We are firm believers on
the critical value of first level research and
advanced education as means to promote
the socio-economical, technological, and
cultural progress of our society
We strive to provide an appropriate environment in which to carry out creative and competitive research at the frontier of knowledge, and to promote the formation of people that will lead relevant academic and industrial projects.
In recent years we have also increased our interest in applying for patents and exploring technological applications for our discoveries.
Since the year 2000 we have published many high level papers in journals such as Nature Communications, Angewandte Chemie, J. Am. Chem. Soc. and Chem. Sci., and have presented a number of patent applications.
Please, for updated information check the publications section.
We are synthetic chemists, and as such, we can imagine and make molecules.
If such molecules are appropriately designed so that they can probe or alter specific biological processes, we might be in the condition of contributing to Molecular Biology and Medicine from a different perspective of more Biology-focused groups.
Our interest has mainly centered upon the study of supramolecular chemistry of DNA-protein interactions. On the basis of the available structural information on the interaction of different families of transcription factors with dsDNA, we aimed at developing small, synthetic versions that could somewhat mimic DNA binding properties of such natural counterparts.
For instance we have recently developed several strategies that allow to control the DNA interaction of synthetic models or transcriptions factors. Some of these strategies involve either light-promoted switch-on activations as shown below (left) or stimuli-responsive site-selective interactions (right).
The availability of smart molecules capable of affecting specific processes involved in such genetic expression in a predictable and programmable manner might lead to a better understanding of molecular details of this process as well as provide the basis for the discovery of novel medicines.
More recently, we have also started studies on the design of stimuli-responsive cellular probes as shown below (left), as well as on the design and preparation of specific and sensitive sensors of important biomolecules as RNA (right).
Future research in this program will be mainly focused towards the development of new biosupramolecular assembly strategies, reagents for the selective modification of biopolymers and the preparation of highly sensitive and specific biomolecular sensors. This work is being co-supervised by Profs. J. L. Mascareñas and M. E. Vázquez.
Modern organic synthesis should be something more than getting to the target at any cost, hence part of our efforts is focused on the development of innovative and creative methods and strategies for transforming simple and readily accessible substances into architecturally-complex, target-relevant products.
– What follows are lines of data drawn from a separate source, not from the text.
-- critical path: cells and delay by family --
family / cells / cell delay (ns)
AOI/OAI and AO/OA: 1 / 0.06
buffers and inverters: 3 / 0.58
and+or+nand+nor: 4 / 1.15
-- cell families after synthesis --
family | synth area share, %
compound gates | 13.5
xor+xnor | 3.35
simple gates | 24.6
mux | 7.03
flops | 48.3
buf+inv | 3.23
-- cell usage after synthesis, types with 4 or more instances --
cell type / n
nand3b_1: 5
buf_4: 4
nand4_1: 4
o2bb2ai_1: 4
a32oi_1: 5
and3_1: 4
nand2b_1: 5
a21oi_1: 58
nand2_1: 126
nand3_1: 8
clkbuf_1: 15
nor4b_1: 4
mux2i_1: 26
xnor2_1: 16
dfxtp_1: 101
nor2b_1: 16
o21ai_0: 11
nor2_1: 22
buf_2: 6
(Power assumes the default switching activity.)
The development of these methods, which might eventually provide a faster access to biologically and clinically relevant and complex polycyclic products such as those shown below, should also take into account the principles of minimal waste and maximum atom economy.
Therefore, relying on the wonderful coordination and activation characteristics of metals, we aim to invent and develop rapid approaches to this type of products using as key constructive step a metal-catalyzed cycloaddition. Some of the most relevant methodologies developed in the group are shown in the figures below.
The methods include palladium-, platinum-, ruthenium-, nickel- and gold-catalyzed cycloadditions, and allow to build very rapidly highly relevant polycyclic systems containing four, five, six, or even higher (seven to nine) membered rings.
The development of enantioselective variants of the processes based on the use of new chiral transition metal catalysts is also a very strong part of our research.
For instance, the following figure shows the first efficient mononuclear chiral gold catalysts that allow to make optically active 5,7 and 5,6-bicarbocyclic systems.
This work is co-supervised by Prof. J. L. Mascareñas and Dr. Fernando López García.
We have also recently launched a new research program aimed at the invention of unconventional cycloaddition processes based on C-H bond activations, work co-directed by Dr. Moisés Gulías Costa.
Future research in this program will be mainly focused towards the invention of novel, unconventional catalytic cycloaddition technologies based on C-C and C-H activation protocols, the synthetic application of our methods to streamline the assembly of complex carbo and particularly heterocyclic products, and the development of new and efficient asymmetric catalytic strategies.
Our aim is to discover robust transition-metal catalyzed transformations that can take place in aqueous media and cellular lysates, and are susceptible of being exported to living cells, so that in some way we could mimic the mode of action of enzymes.
Our transversal expertise in synthesis, metal catalysis, molecular recognition and chemical biology places us in a unique position to tackle this interdisciplinary project. The results of the project might lead to the development of new diagnostic and therapeutic tools as well as new biotechnological techniques.